Eine Authentisierung via einfachem Passwort ist IT-Steinzeit. Es gibt seit langem sicherere Alternativen wie z.B. die OTP-Token (“One Time Password”), die ein nur einmal gültiges Passwort auf Knopfdruck generieren. Das ist im Vergleich zum normalen Passwort ein Riesensprung an Sicherheit und schützt effektiv gegen Sicherheitslücken wie beim aktuellen “Heartbleed” Bug.

Die Bedienung, das Drücken einen Knopfes und das Ablesen einer 6-stelligen Zahl, sollte für den Otto Normalbürger keine unüberwindbare Hürde darstellen. Aber hier scheuen Unternehmen wieder die Kosten.
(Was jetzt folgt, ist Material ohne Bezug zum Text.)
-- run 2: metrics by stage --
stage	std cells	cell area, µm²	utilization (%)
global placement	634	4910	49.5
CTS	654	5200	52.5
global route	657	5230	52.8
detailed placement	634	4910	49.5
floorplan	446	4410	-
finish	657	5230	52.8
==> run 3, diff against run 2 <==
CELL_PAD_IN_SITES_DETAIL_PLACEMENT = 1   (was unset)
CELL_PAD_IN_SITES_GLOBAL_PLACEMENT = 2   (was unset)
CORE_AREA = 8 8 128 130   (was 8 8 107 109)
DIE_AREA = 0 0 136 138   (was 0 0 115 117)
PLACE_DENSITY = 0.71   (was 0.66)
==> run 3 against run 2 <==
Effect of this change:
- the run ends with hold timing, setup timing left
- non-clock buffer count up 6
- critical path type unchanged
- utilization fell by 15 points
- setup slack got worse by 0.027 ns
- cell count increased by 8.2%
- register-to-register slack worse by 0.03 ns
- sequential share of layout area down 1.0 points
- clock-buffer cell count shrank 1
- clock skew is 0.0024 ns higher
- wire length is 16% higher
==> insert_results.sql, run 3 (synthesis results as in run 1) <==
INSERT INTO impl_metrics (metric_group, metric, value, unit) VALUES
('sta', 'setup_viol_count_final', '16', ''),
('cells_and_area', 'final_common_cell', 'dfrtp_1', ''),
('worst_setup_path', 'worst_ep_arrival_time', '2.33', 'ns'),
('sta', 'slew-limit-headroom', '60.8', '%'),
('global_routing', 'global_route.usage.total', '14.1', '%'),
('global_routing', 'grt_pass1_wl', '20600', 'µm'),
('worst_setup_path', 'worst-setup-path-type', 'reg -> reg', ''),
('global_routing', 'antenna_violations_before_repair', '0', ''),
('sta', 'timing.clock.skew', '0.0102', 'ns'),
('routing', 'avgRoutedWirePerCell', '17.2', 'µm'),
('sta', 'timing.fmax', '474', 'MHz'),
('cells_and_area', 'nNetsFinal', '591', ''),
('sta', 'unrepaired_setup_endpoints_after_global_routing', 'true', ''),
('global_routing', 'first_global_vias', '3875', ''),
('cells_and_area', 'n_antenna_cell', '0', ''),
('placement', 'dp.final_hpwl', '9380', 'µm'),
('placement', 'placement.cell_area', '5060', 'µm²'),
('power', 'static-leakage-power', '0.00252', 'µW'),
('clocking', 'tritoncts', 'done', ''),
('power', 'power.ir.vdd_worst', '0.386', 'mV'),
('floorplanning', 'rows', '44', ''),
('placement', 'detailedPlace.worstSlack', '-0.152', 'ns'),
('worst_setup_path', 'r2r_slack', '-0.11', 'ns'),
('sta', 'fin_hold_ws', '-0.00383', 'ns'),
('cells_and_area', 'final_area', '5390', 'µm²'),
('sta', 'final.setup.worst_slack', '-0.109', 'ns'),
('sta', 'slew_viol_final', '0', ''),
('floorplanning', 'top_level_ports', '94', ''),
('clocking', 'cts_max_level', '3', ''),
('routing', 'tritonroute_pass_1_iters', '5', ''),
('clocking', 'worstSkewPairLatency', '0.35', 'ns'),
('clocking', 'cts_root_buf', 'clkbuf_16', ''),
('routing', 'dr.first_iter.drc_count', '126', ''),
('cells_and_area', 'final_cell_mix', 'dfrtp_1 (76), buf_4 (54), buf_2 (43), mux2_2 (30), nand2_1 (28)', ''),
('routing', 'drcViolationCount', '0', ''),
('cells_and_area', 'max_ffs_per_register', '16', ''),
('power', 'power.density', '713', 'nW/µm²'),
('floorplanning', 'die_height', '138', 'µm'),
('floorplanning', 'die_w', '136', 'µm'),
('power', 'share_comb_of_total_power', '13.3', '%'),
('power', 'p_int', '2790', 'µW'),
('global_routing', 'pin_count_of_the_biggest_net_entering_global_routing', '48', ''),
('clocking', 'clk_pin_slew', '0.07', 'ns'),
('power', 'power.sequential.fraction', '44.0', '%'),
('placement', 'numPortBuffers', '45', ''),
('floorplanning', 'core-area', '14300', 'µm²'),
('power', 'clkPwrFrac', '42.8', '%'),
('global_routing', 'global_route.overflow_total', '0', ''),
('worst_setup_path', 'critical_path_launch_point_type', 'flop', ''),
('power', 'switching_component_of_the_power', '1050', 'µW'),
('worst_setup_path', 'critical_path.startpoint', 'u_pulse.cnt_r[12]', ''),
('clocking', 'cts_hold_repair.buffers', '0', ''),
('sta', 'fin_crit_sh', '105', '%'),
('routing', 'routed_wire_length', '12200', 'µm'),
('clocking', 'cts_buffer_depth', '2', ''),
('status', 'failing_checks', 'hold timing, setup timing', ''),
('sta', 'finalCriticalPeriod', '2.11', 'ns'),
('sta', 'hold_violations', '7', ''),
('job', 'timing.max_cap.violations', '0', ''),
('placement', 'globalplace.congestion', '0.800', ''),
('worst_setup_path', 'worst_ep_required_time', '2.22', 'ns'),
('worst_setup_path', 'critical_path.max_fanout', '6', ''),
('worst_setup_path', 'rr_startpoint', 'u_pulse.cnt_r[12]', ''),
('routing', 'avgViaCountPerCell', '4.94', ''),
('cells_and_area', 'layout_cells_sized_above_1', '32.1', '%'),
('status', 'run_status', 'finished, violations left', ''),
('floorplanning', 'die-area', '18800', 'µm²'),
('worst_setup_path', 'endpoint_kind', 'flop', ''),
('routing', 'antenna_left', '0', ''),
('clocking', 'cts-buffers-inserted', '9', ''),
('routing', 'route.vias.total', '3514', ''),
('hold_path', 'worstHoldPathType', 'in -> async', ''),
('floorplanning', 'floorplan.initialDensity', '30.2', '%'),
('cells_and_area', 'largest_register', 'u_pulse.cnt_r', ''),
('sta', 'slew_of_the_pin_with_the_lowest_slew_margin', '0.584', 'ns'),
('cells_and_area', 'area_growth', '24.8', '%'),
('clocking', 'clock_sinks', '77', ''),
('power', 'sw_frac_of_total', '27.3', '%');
Was wird gemacht? Man kastriert eine an sich gute Idee wie z. B. im Fall von OTP, indem man eine dedizierte Hardwarelösung (OTP-Token) durch eine Softwarelösung auf grundsätzlich als unsicher anzusehenden Smartphones ersetzt. Und wieder wurde reale Sicherheit durch gefühlte Sicherheit - eine Illusion von Sicherheit - ersetzt. Heise Online berichtet davon, dass derzeit immer noch 95 Prozent aller Geldautomaten unter Windows XP laufen. Einem Betriebsystem, dessen Support abgelaufen ist und vor dessen Einsatz auf dem PC gewarnt wird.
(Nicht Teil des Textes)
`src/logic/sfi_regs.vh`:
```
// Purpose: constants for the self-test fault indicator
// Assumes: 25 MHz system clock
// Notes:   event codes are the low three hex digits of the report address
`ifndef SFI_REGS_VH
`define SFI_REGS_VH

// timing
`define SFI_CLK_HZ      25000000
`define SFI_BIT_S       1
`define SFI_WAIT_S      60
`define SFI_BEEP_MSB    3'h6
`define SFI_LED_OFF     8'h00

// states
`define SFI_ST_TEST     2'h0
`define SFI_ST_WAIT     2'h1
`define SFI_ST_RISK     2'h2
`define SFI_ST_BOOT     2'h3

// report address layout
`define SFI_ADDR_HI     20'hfffff
`define SFI_STEP        12'h006

// event kinds on EVT_KIND
`define SFI_EV_BUS      5'h00
`define SFI_EV_ADDR     5'h01
`define SFI_EV_ILL      5'h02
`define SFI_EV_ZDIV     5'h03
`define SFI_EV_CHK      5'h04
`define SFI_EV_TRAPV    5'h05
`define SFI_EV_PRIV     5'h06
`define SFI_EV_OP1010   5'h07
`define SFI_EV_OP1111   5'h08
`define SFI_EV_AUTOVEC  5'h09
`define SFI_EV_TRAP     5'h0a
`define SFI_EV_KBRST    5'h0b
`define SFI_EV_KBTMO    5'h0c
`define SFI_EV_BATT     5'h0d
`define SFI_EV_NMI      5'h0e
`define SFI_EV_SPUR     5'h0f
`define SFI_EV_VECT     5'h10
`define SFI_EV_FMT      5'h11
`define SFI_EV_COPROC   5'h12

// event codes
`define SFI_C_BUS       12'hffa
`define SFI_C_ADDR      12'hff4
`define SFI_C_ILL       12'hffe
`define SFI_C_ZDIV      12'hfe8
`define SFI_C_CHK       12'hfe2
`define SFI_C_TRAPV     12'hfdc
`define SFI_C_PRIV      12'hfd6
`define SFI_C_OP1010    12'hfca
`define SFI_C_OP1111    12'hfc4
`define SFI_C_LVL1      12'hfbe
`define SFI_C_TRAP0     12'hf3a
`define SFI_C_KBRST     12'hf34
`define SFI_C_KBTMO     12'hf2e
`define SFI_C_BATT      12'hf28
`define SFI_C_NMI       12'hf22
`define SFI_C_SPUR      12'hf1c
`define SFI_C_VECT0     12'heec
`define SFI_C_FMT       12'hee6
`define SFI_C_COPROC    12'hee0

`endif

```
`src/logic/sfi_top.v`:
```
// Purpose: power-up self-test fault indicator: leds, beeper, wait, event codes
// Assumes: all inputs but the asynchronous RST synchronous to CLK; strobes are one-cycle pulses
// Notes:   long second/minute counts are parameters so simulation can shrink them
`timescale 1ns/1ps
`include "sfi_regs.vh"

// Operation
// leds follow test stage while testing
// no failure: leds off, scan at once
// keep failures, show highest priority one
// beep low 7 bits msb first, 1 s each
// zero low tone, one high tone
// checksum failure: risk prompt, wait for return
// other failure: wait prompt, one-minute timeout
// return stops beep and cancels wait
// return sets attended mode
// unattended timeout boots first system found
// report address upper digits fffff
// range entries spaced six apart
// autovector levels fbe down to f9a
// keyboard reset, timeout, battery codes
// nmi, spurious, vectored range codes
// format error and coprocessor codes
// ties keep earliest stored failure
module sfi_top #(
  parameter [31:0] BIT_CYC  = `SFI_BIT_S * `SFI_CLK_HZ,
  parameter [31:0] WAIT_CYC = `SFI_WAIT_S * `SFI_CLK_HZ
) (
  input  wire        CLK,
  input  wire        RST,
  input  wire        STAGE_VLD,
  input  wire [7:0]  STAGE_CODE,
  input  wire        FAIL_VLD,
  input  wire [7:0]  FAIL_CODE,
  input  wire [1:0]  FAIL_PRIO,
  input  wire        FAIL_CSUM,
  input  wire        TEST_DONE,
  input  wire        RETURN_KEY,
  input  wire        EVT_VLD,
  input  wire [4:0]  EVT_KIND,
  input  wire [3:0]  EVT_IDX,
  output reg  [7:0]  LED,
  output reg         BEEP_ON,
  output reg         BEEP_HIGH,
  output reg         PROMPT_RISK,
  output reg         PROMPT_WAIT,
  output reg         SCAN_START,
  output reg         ATTENDED,
  output reg         AUTO_BOOT,
  output reg         REPORT_VLD,
  output reg  [31:0] REPORT_ADDR
);

  reg  [1:0]  state_r;
  reg         best_vld_r;
  reg  [7:0]  best_code_r;
  reg  [1:0]  best_prio_r;
  reg         best_csum_r;
  reg  [2:0]  bit_idx_r;
  reg  [31:0] bit_cnt_r;
  reg  [31:0] wait_cnt_r;

  wire        fail_win;
  wire [7:0]  fin_code;
  wire        fin_csum;
  wire        fin_any;
  wire [2:0]  bit_nxt;
  wire        bit_end;

  // step n entries along a range from its base code
  function [11:0] sfi_step;
    input [11:0] base;
    input [3:0]  n;
    input        down;
    reg   [11:0] ofs;
    begin
      ofs = `SFI_STEP * {8'h00, n};
      if (down) begin
        sfi_step = base - ofs;
      end else begin
        sfi_step = base + ofs;
      end
    end
  endfunction

  // event kind to low three hex digits of the report address
  function [11:0] sfi_evt_code;
    input [4:0] kind;
    input [3:0] idx;
    begin
      case (kind)
        `SFI_EV_BUS:     sfi_evt_code = `SFI_C_BUS;
        `SFI_EV_ADDR:    sfi_evt_code = `SFI_C_ADDR;
        `SFI_EV_ILL:     sfi_evt_code = `SFI_C_ILL;
        `SFI_EV_ZDIV:    sfi_evt_code = `SFI_C_ZDIV;
        `SFI_EV_CHK:     sfi_evt_code = `SFI_C_CHK;
        `SFI_EV_TRAPV:   sfi_evt_code = `SFI_C_TRAPV;
        `SFI_EV_PRIV:    sfi_evt_code = `SFI_C_PRIV;
        `SFI_EV_OP1010:  sfi_evt_code = `SFI_C_OP1010;
        `SFI_EV_OP1111:  sfi_evt_code = `SFI_C_OP1111;
        // level 0 or above 7 is no real level: spurious
        `SFI_EV_AUTOVEC: begin
          if (idx == 4'h0 || idx > 4'h7) begin
            sfi_evt_code = `SFI_C_SPUR;
          end else begin
            sfi_evt_code = sfi_step(`SFI_C_LVL1, idx - 4'h1, 1'b1);
          end
        end
        `SFI_EV_TRAP:    sfi_evt_code = sfi_step(`SFI_C_TRAP0, idx, 1'b0);
        `SFI_EV_KBRST:   sfi_evt_code = `SFI_C_KBRST;
        `SFI_EV_KBTMO:   sfi_evt_code = `SFI_C_KBTMO;
        `SFI_EV_BATT:    sfi_evt_code = `SFI_C_BATT;
        `SFI_EV_NMI:     sfi_evt_code = `SFI_C_NMI;
        `SFI_EV_SPUR:    sfi_evt_code = `SFI_C_SPUR;
        // only eight vectored slots exist, so the top index bit is dropped
        `SFI_EV_VECT:    sfi_evt_code = sfi_step(`SFI_C_VECT0, {1'b0, idx[2:0]}, 1'b0);
        `SFI_EV_FMT:     sfi_evt_code = `SFI_C_FMT;
        `SFI_EV_COPROC:  sfi_evt_code = `SFI_C_COPROC;
        default:         sfi_evt_code = `SFI_C_FMT;
      endcase
    end
  endfunction

  // a failure in the done cycle still counts; strict compare keeps the earliest
  assign fail_win = FAIL_VLD && (!best_vld_r || FAIL_PRIO > best_prio_r);
  assign fin_code = fail_win ? FAIL_CODE : best_code_r;
  assign fin_csum = fail_win ? FAIL_CSUM : best_csum_r;
  assign fin_any  = fail_win || best_vld_r;
  assign bit_nxt  = bit_idx_r - 3'h1;
  assign bit_end  = (bit_cnt_r == BIT_CYC - 32'h1);

  // failure store, only during test
  always @(posedge CLK or posedge RST) begin
    if (RST) begin
      best_vld_r  <= 1'b0;
      best_code_r <= 8'h00;
      best_prio_r <= 2'h0;
      best_csum_r <= 1'b0;
    end else if (state_r == `SFI_ST_TEST && fail_win) begin
      best_vld_r  <= 1'b1;
      best_code_r <= FAIL_CODE;
      best_prio_r <= FAIL_PRIO;
      best_csum_r <= FAIL_CSUM;
    end
  end

  // sequencer: test, failure wait, risk wait, boot scan
  always @(posedge CLK or posedge RST) begin
    if (RST) begin
      state_r     <= `SFI_ST_TEST;
      LED         <= `SFI_LED_OFF;
      BEEP_ON     <= 1'b0;
      BEEP_HIGH   <= 1'b0;
      PROMPT_RISK <= 1'b0;
      PROMPT_WAIT <= 1'b0;
      SCAN_START  <= 1'b0;
      ATTENDED    <= 1'b0;
      AUTO_BOOT   <= 1'b0;
      bit_idx_r   <= 3'h0;
      bit_cnt_r   <= 32'h0;
      wait_cnt_r  <= 32'h0;
    end else begin
      SCAN_START <= 1'b0;
      case (state_r)
        `SFI_ST_TEST: begin
          if (TEST_DONE && !fin_any) begin
            LED        <= `SFI_LED_OFF;
            SCAN_START <= 1'b1;
            AUTO_BOOT  <= 1'b1;
            state_r    <= `SFI_ST_BOOT;
          end else if (TEST_DONE) begin
            LED         <= fin_code;
            BEEP_ON     <= 1'b1;
            BEEP_HIGH   <= fin_code[6];
            bit_idx_r   <= `SFI_BEEP_MSB;
            bit_cnt_r   <= 32'h0;
            wait_cnt_r  <= 32'h0;
            PROMPT_RISK <= fin_csum;
            PROMPT_WAIT <= !fin_csum;
            state_r     <= fin_csum ? `SFI_ST_RISK : `SFI_ST_WAIT;
          end else if (STAGE_VLD) begin
            LED <= STAGE_CODE;
          end
        end
        `SFI_ST_WAIT, `SFI_ST_RISK: begin
          // return wins over a timeout landing in the same cycle
          if (RETURN_KEY) begin
            BEEP_ON     <= 1'b0;
            PROMPT_RISK <= 1'b0;
            PROMPT_WAIT <= 1'b0;
            ATTENDED    <= 1'b1;
            AUTO_BOOT   <= 1'b0;
            SCAN_START  <= 1'b1;
            state_r     <= `SFI_ST_BOOT;
          end else if (state_r == `SFI_ST_WAIT && wait_cnt_r == WAIT_CYC - 32'h1) begin
            BEEP_ON     <= 1'b0;
            PROMPT_WAIT <= 1'b0;
            AUTO_BOOT   <= 1'b1;
            SCAN_START  <= 1'b1;
            state_r     <= `SFI_ST_BOOT;
          end else begin
            // risk wait has no timeout; its counter simply idles
            if (state_r == `SFI_ST_WAIT) begin
              wait_cnt_r <= wait_cnt_r + 32'h1;
            end
            if (BEEP_ON) begin
              bit_cnt_r <= bit_end ? 32'h0 : bit_cnt_r + 32'h1;
              if (bit_end && bit_idx_r == 3'h0) begin
                BEEP_ON <= 1'b0;
              end else if (bit_end) begin
                bit_idx_r <= bit_nxt;
                BEEP_HIGH <= LED[bit_nxt];
              end
            end
          end
        end
        `SFI_ST_BOOT: begin
          state_r <= `SFI_ST_BOOT;
        end
        default: begin
          state_r <= `SFI_ST_TEST;
        end
      endcase
    end
  end

  // unexpected event reporting, one cycle after the strobe
  always @(posedge CLK or posedge RST) begin
    if (RST) begin
      REPORT_VLD  <= 1'b0;
      REPORT_ADDR <= 32'h0;
    end else begin
      REPORT_VLD <= EVT_VLD;
      if (EVT_VLD) begin
        REPORT_ADDR <= {`SFI_ADDR_HI, sfi_evt_code(EVT_KIND, EVT_IDX)};
      end
    end
  end

endmodule
```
Es stellt sich auch die Frage, warum ein sicherheitskritisches Gerät wie ein Bankautomat unter einem Desktop-Betriebsystem läuft. Nun, es ist halt billig. Und das ist auch der einzige Grund. Es muss sich für Unternehmen lohnen, sichere Technologien einzusetzen, anstatt ausschließlich auf gefühlte Sicherheit und “Compliance” & Marketing zu setzen.

Trotz “Heartbleed” bleibt der Einsatz von OpenSource die weit bessere Option als der Einsatz von Software, dessen Quellcode nicht öffentlich zur Überprüfung zugänglich ist. Denn Security by Obscurity schafft nur gefühlte Sicherheit.